We got up early, banging down those stairs, through the kitchen, hung-over (or still flying) and were on our first set by 5:30. Blengs, Sciacca, Hushion, Hertler, Attfield were our bosses. Gallop six a day, breakfast and back up those steps, through the kitchen and we were home, late morning for a nap. Back down and through the kitchen for the races, back up after the races, back down for a night out and back up in the dark hours of another Saratoga night. Four 24-year-olds relishing a conveyor belt of freedom.
Then the conveyor belt hit a bump.
After a hard day of work, I staggered up those steps, around the corner and through the kitchen when the sweetest voice I ever heard stopped me in my tracks. Dirty, sweaty, mud-covered after galloping all morning, I stood face to face with a woman in her bathrobe, making tea and toasting toast.
“Good morning,” she said.
“Uh, um, uh, good morning,” I said, stammering like a scolded dog.
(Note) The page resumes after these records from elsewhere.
From an optimization exercise on the open Yosys and OpenROAD flow, aimed at small area; shortcuts taken in it are not production practice.
Function was checked by simulation only, so behaviour that the tests miss may differ from the original.

==> trial 1: inputs <==
// piano
module piano
  (
    clk,
    SW_C, SW_D, SW_E, SW_F, SW_G, SW_A, SW_B,
    RST, PLAYBACK, UP, DOWN,
    AIN, GAIN, NC, ACTIVE,
    ANODE, CATHODE
  );
export LEC_CHECK = 0
export ABC_AREA = 1
export CAP_MARGIN = 20
export CORE_MARGIN = 2
export CORE_UTILIZATION = 60
export PLACE_DENSITY = 0.7
export SLEW_MARGIN = 20
create_clock -name core_clock -period 10.0 [get_ports {clk}]
standard.sh (not shown) runs the stock make flow with config.mk's settings and CLKGATE_MAP_FILE= SYNTH_SCRIPT=/design/flow/synth_recipe.tcl, a recipe that flattens the netlist after the stock synthesis.
==> flow/flow/run.sh <==
#!/bin/bash
# Layout: the standard flow (standard.sh), with these changes:
#  - after floorplanning, OpenROAD's restructure re-synthesizes the
#    combinational logic for area (flow/restructure.tcl; registers untouched);
#  - clock tree synthesis adds no dummy loads and uses clkbuf_8 leaf
#    buffers, each driving up to 18 flip-flops within 50 um;
#  - after global routing, any clock buffer whose flip-flops would see a
#    clock slew over 110 ps is upsized (flow/clock_fix.tcl);
#  - the input and output ports get buffers of the smallest buffer cell.
# make's full output goes to standard.log; ORFS's own logs are under orfs/logs.
set -euo pipefail
here=$(pwd)
bash standard.sh \
  "POST_FLOORPLAN_TCL=$here/flow/restructure.tcl" \
  "RESTRUCTURE_FILTER=$here/flow/filter_lib.py" \
  "CTS_ARGS=-sink_clustering_enable -repair_clock_nets -dont_use_dummy_load -buf_list sky130_fd_sc_hd__clkbuf_8 -sink_clustering_size 18 -sink_clustering_max_diameter 50" \
  "POST_GLOBAL_ROUTE_TCL=$here/flow/clock_fix.tcl" \
  "CLOCK_FIX_SLEW_PS=110" \
  "BUFFER_PORTS_ARGS=-buffer_cell sky130_fd_sc_hd__buf_1" \
  finish > standard.log 2>&1
==> flow/flow/clock_fix.tcl <==
# POST_GLOBAL_ROUTE hook: with global-route parasitics, upsize each clock
# buffer whose flip-flops would see a clock slew above CLOCK_FIX_SLEW_PS
# (cells moved by the repairs after clock tree synthesis can stretch a leaf
# net), then legalize and re-route the nets that changed.
proc clock_fix_worst_slew {net} {
  set worst 0
  foreach it [$net getITerms] {
    if {[[$it getMTerm] getIoType] ne "INPUT"} continue
    set pin [get_pins "[[$it getInst] getName]/[[$it getMTerm] getName]"]
    foreach e {rise fall} {
      foreach a {min max} {
        set sl [sta::time_ui_sta [get_property $pin slew_${a}_$e]]
        if {$sl > $worst} { set worst $sl }
      }
    }
  }
  return $worst
}

set cf_target [expr {$::env(CLOCK_FIX_SLEW_PS) * 1e-12}]
set cf_sizes {sky130_fd_sc_hd__clkbuf_4 sky130_fd_sc_hd__clkbuf_8 sky130_fd_sc_hd__clkbuf_16}
set cf_db [ord::get_db]
for {set cf_pass 0} {$cf_pass < 3} {incr cf_pass} {
  estimate_parasitics -global_routing
  set cf_changed 0
  foreach net [[ord::get_db_block] getNets] {
    if {[$net getSigType] ne "CLOCK"} continue
    set drv ""
    foreach it [$net getITerms] {
      if {[[$it getMTerm] getIoType] eq "OUTPUT"} { set drv [$it getInst] }
    }
    if {$drv eq ""} continue
    set pos [lsearch $cf_sizes [[$drv getMaster] getName]]
    if {$pos < 0 || $pos + 1 >= [llength $cf_sizes]} continue
    set sl [clock_fix_worst_slew $net]
    if {$sl > $cf_target} {
      puts "clock_fix: [$drv getName] drives [$net getName] with slew [format %.1f [expr {$sl * 1e12}]] ps; upsizing"
      $drv swapMaster [$cf_db findMaster [lindex $cf_sizes [expr {$pos + 1}]]]
      incr cf_changed
    }
  }
  puts "clock_fix: pass $cf_pass upsized $cf_changed clock buffers"
  if {$cf_changed == 0} break
  global_route -start_incremental
  detailed_placement
  global_route -end_incremental
}
estimate_parasitics -global_routing
==> flow/flow/restructure.tcl <==
# POST_FLOORPLAN hook: re-synthesize the combinational logic for area with
# OpenROAD's restructure (ABC), keeping every register as it is. ABC reads a
# copy of the library without the platform's don't-use cells.
set rs_dir $::env(OBJECTS_DIR)/restructure
file mkdir $rs_dir
set rs_lib $rs_dir/area.lib
exec python3 $::env(RESTRUCTURE_FILTER) [lindex $::env(LIB_FILES) 0] $rs_lib {*}$::env(DONT_USE_CELLS)
report_design_area
restructure -target area -liberty_file $rs_lib \
  -tielo_port sky130_fd_sc_hd__conb_1/LO -tiehi_port sky130_fd_sc_hd__conb_1/HI \
  -work_dir $rs_dir -abc_logfile $rs_dir/abc.log
report_design_area
Other scripts of this flow, unchanged in this note and not shown: flow/flow/filter_lib.py
==> trial 9 (differences from trial 1) <==
==> flow/flow/run.sh (replaced) <==
#!/bin/bash
# Layout: the standard flow (standard.sh), with these changes:
#  - after floorplanning, OpenROAD's restructure re-synthesizes the
#    combinational logic for area and drops cells left without loads
#    (flow/restructure.tcl; registers untouched);
#  - clock tree synthesis adds no dummy loads and uses clkbuf_8 leaf
#    buffers, each driving up to 22 flip-flops within 60 um;
#  - after global routing, any clock buffer whose flip-flops would see a
#    clock slew over 135 ps (estimated from the global routes) is upsized (flow/clock_fix.tcl);
#  - the input and output ports get buffers of the smallest buffer cell.
# make's full output goes to standard.log; ORFS's own logs are under orfs/logs.
set -euo pipefail
here=$(pwd)
bash standard.sh \
  "POST_FLOORPLAN_TCL=$here/flow/restructure.tcl" \
  "RESTRUCTURE_FILTER=$here/flow/filter_lib.py" \
  "CTS_ARGS=-sink_clustering_enable -repair_clock_nets -dont_use_dummy_load -buf_list sky130_fd_sc_hd__clkbuf_8 -sink_clustering_size 22 -sink_clustering_max_diameter 60" \
  "POST_GLOBAL_ROUTE_TCL=$here/flow/clock_fix.tcl" \
  "CLOCK_FIX_SLEW_PS=135" \
  "BUFFER_PORTS_ARGS=-buffer_cell sky130_fd_sc_hd__buf_1" \
  finish > standard.log 2>&1
--- a/flow/flow/clock_fix.tcl
+++ b/flow/flow/clock_fix.tcl
@@ -1,3 +1,3 @@
 # POST_GLOBAL_ROUTE hook: with global-route parasitics, upsize each clock
-# buffer whose flip-flops would see a clock slew above CLOCK_FIX_SLEW_PS
+# buffer whose flip-flop clock pins would see a slew above CLOCK_FIX_SLEW_PS
 # (cells moved by the repairs after clock tree synthesis can stretch a leaf
@@ -8,2 +8,3 @@
     if {[[$it getMTerm] getIoType] ne "INPUT"} continue
+    if {[[$it getMTerm] getName] ne "CLK"} continue
     set pin [get_pins "[[$it getInst] getName]/[[$it getMTerm] getName]"]
--- a/flow/flow/restructure.tcl
+++ b/flow/flow/restructure.tcl
@@ -12 +12,35 @@
 report_design_area
+
+# Remove combinational cells that restructure left without any load.
+set rs_removed 1
+while {$rs_removed} {
+  set rs_removed 0
+  foreach inst [[ord::get_db_block] getInsts] {
+    set m [$inst getMaster]
+    if {[$m getType] ne "CORE" || [$m isSequential]} continue
+    set outs 0
+    set loaded 0
+    foreach it [$inst getITerms] {
+      if {[[$it getMTerm] getIoType] ne "OUTPUT"} continue
+      incr outs
+      set net [$it getNet]
+      if {$net eq "NULL"} continue
+      if {[llength [$net getITerms]] > 1 || [llength [$net getBTerms]] > 0} { set loaded 1 }
+    }
+    if {$outs > 0 && !$loaded} {
+      puts "restructure cleanup: removing [$inst getName] ([$m getName])"
+      set nets {}
+      foreach it [$inst getITerms] {
+        if {[$it getNet] ne "NULL"} { lappend nets [$it getNet] }
+      }
+      odb::dbInst_destroy $inst
+      foreach net $nets {
+        if {[llength [$net getITerms]] == 0 && [llength [$net getBTerms]] == 0} {
+          odb::dbNet_destroy $net
+        }
+      }
+      incr rs_removed
+    }
+  }
+}
+report_design_area
==> flow_summary_export.csv <==
group,metric,value,unit
outcome,status,"finished clean",
final_layout,area.growth.synth_to_final,2.89,%
global_routing,first_global_vias,14300,
global_routing,met2_usage,0.186,
setup_path,setup.worst_path.end,"octave_played[1]",
final_layout,n_all_inverters,127,
timing,tightest_slew,0.946,ns
the above is filed under trial 9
I smiled the best I could as I looked down at the dirt I had tracked through the kitchen. I nodded and walked up the steps.
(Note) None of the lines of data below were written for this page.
Background: an optimization exercise with open tools, aiming at small area and a short achievable clock period. Do not read the settings as production practice.
In this exercise RTL edits were held to simulation tests only and were not proved equivalent to the original.
Power is estimated from default activity; no workload was simulated.

==> flow/design.v (excerpt) <==
module PE(
    input wire CLK,
    input wire RESET,
    input wire EN,
    input wire SELECTOR,
    input wire W_EN,
    input wire signed [7:0] active_left,
    output reg signed [7:0] active_right,
    input wire signed [15:0] in_sum,
    output reg signed [15:0] out_sum,
    input wire signed [7:0] in_weight_above,
    output wire signed [7:0] out_weight_below
    );
    reg signed [7:0] weight_1;
    reg signed [7:0] weight_2;
    wire en_n = ~EN;
    wire sel_n = ~SELECTOR;
    wire ld1 = EN & W_EN & SELECTOR;
    wire ld2 = EN & W_EN & ~SELECTOR;
    wire ld1_n = ~ld1;
    wire ld2_n = ~ld2;
    wire [7:0] w_n, a_n, ar_d, w1_d, w2_d, wb;
    wire [15:0] s_in;
    genvar gi;
    generate for (gi = 0; gi < 8; gi = gi + 1) begin : byte_sel
        pe_mux2i u_wn (.s(SELECTOR), .a1(weight_2[gi]), .a0(weight_1[gi]), .y(w_n[gi]));
        pe_nand2 u_an (.a(active_left[gi]), .b(EN), .y(a_n[gi]));
        pe_ao22 u_ar (.a1(EN), .a2(active_left[gi]), .b1(en_n), .b2(active_right[gi]), .x(ar_d[gi]));
        pe_ao22 u_w1 (.a1(ld1), .a2(in_weight_above[gi]), .b1(ld1_n), .b2(weight_1[gi]), .x(w1_d[gi]));
        pe_ao22 u_w2 (.a1(ld2), .a2(in_weight_above[gi]), .b1(ld2_n), .b2(weight_2[gi]), .x(w2_d[gi]));
        pe_ao22 u_wb (.a1(SELECTOR), .a2(weight_1[gi]), .b1(sel_n), .b2(weight_2[gi]), .x(wb[gi]));
    end endgenerate
    generate for (gi = 0; gi < 16; gi = gi + 1) begin : sum_sel
        pe_ao22 u_si (.a1(EN), .a2(in_sum[gi]), .b1(en_n), .b2(out_sum[gi]), .x(s_in[gi]));
    end endgenerate
    wire [7:0] w_nb;
    generate for (gi = 0; gi < 8; gi = gi + 1) begin : wdup
        pe_mux2i u_wnb (.s(SELECTOR), .a1(weight_2[gi]), .a0(weight_1[gi]), .y(w_nb[gi]));
    end endgenerate
    wire pp_0_0;
    pe_nor2 u_x1 (.a(w_n[0]), .b(a_n[0]), .y(pp_0_0));
    wire pp_0_1;
    pe_nor2 u_x2 (.a(w_n[0]), .b(a_n[1]), .y(pp_0_1));
    wire pp_0_2;
    pe_nor2 u_x3 (.a(w_n[0]), .b(a_n[2]), .y(pp_0_2));
    wire pp_0_3;
  ...
export LEC_CHECK = 0
export CAP_MARGIN = 20
export CORE_MARGIN = 2
export CORE_UTILIZATION = 65
export GPL_TIMING_DRIVEN = 0
export SETUP_SLACK_MARGIN = 0.6
export SLEW_MARGIN = 20
export SYNTH_HIERARCHICAL = 1
create_clock -name core_clock -period 5.5 [get_ports {CLK}]
standard.sh (not shown) runs the stock make flow with config.mk's settings and CLKGATE_MAP_FILE= SYNTH_SCRIPT=/design/flow/synth_recipe.tcl, a recipe that flattens the netlist after the stock synthesis.
==> flow/flow/run.sh <==
#!/bin/bash
# Standard layout with two changes: the port buffers are the smallest buffer
# cell, and clock tree synthesis inserts no dummy loads.
set -euo pipefail
export BUFFER_PORTS_ARGS="-buffer_cell sky130_fd_sc_hd__buf_1"
export CTS_ARGS="-sink_clustering_enable -repair_clock_nets -dont_use_dummy_load"
bash standard.sh finish > flow_standard.log 2>&1
Then changed:
--- a/flow/flow/run.sh
+++ b/flow/flow/run.sh
@@ -5,3 +5,3 @@
 export BUFFER_PORTS_ARGS="-buffer_cell sky130_fd_sc_hd__buf_1"
-export CTS_ARGS="-sink_clustering_enable -repair_clock_nets -dont_use_dummy_load"
+export CTS_ARGS="-sink_clustering_enable -repair_clock_nets -dont_use_dummy_load -sink_clustering_size 20 -sink_clustering_max_diameter 100"
 bash standard.sh finish > flow_standard.log 2>&1
- SETUP_SLACK_MARGIN: 0.6 -> 0.7
The changed run completed with no timing, DRC or antenna violations.
Global-route usage does not change.
Setup slack gains 25 ps.
Clock skew hardly moves.
Clock-buffer cell count is unchanged.
Maximum frequency increases slightly.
“Who’s the old lady?” asked Chip Miller, who had already kitchen-traipsed and was lying on the couch with a cold piece of pizza and an oil can of Foster’s.
“Who’s the old lady? Who’s the old lady?” I said. “That’s Penny Chenery. The Penny Chenery.”
“Yeah…” Chip said, incredulously.
Yeah, we were somehow sharing a house in a lease-finagling, boon-doggling, only-in-Saratoga arrangement. Our landlord, or at least who we thought was our landlord, lived in the basement and Penny Chenery – Secretariat’s mother, the first lady of Thoroughbred racing, the greatest of the greats – was living on the middle floor. All we had to do was dash through her kitchen six times a day without being seen.
Of course, Mrs. Chenery saw us most days, she smiled, we smiled.
Three weeks into the meet, I tiptoed through her kitchen the best I could and saw an envelope on the counter. In long, flowing, cursive writing, it said, “Boys” on the envelope. I opened the envelope and read a note.
I’ve enjoyed seeing you this summer. I’m going home before the Travers. I thought you might enjoy these.
All the best.
– Penny Chenery
Inside the envelope, Chenery placed five tickets to her clubhouse box for the week, including Travers Day. Front row and center, we put on our navy blazers and Brooks Brothers' ties and went racing every day, culminating with a chairs-on-the-floor, leaning-over-the-rail moment of brilliance as our friend Mike Smith implored Holy Bull to win the Travers. We had never felt bigger.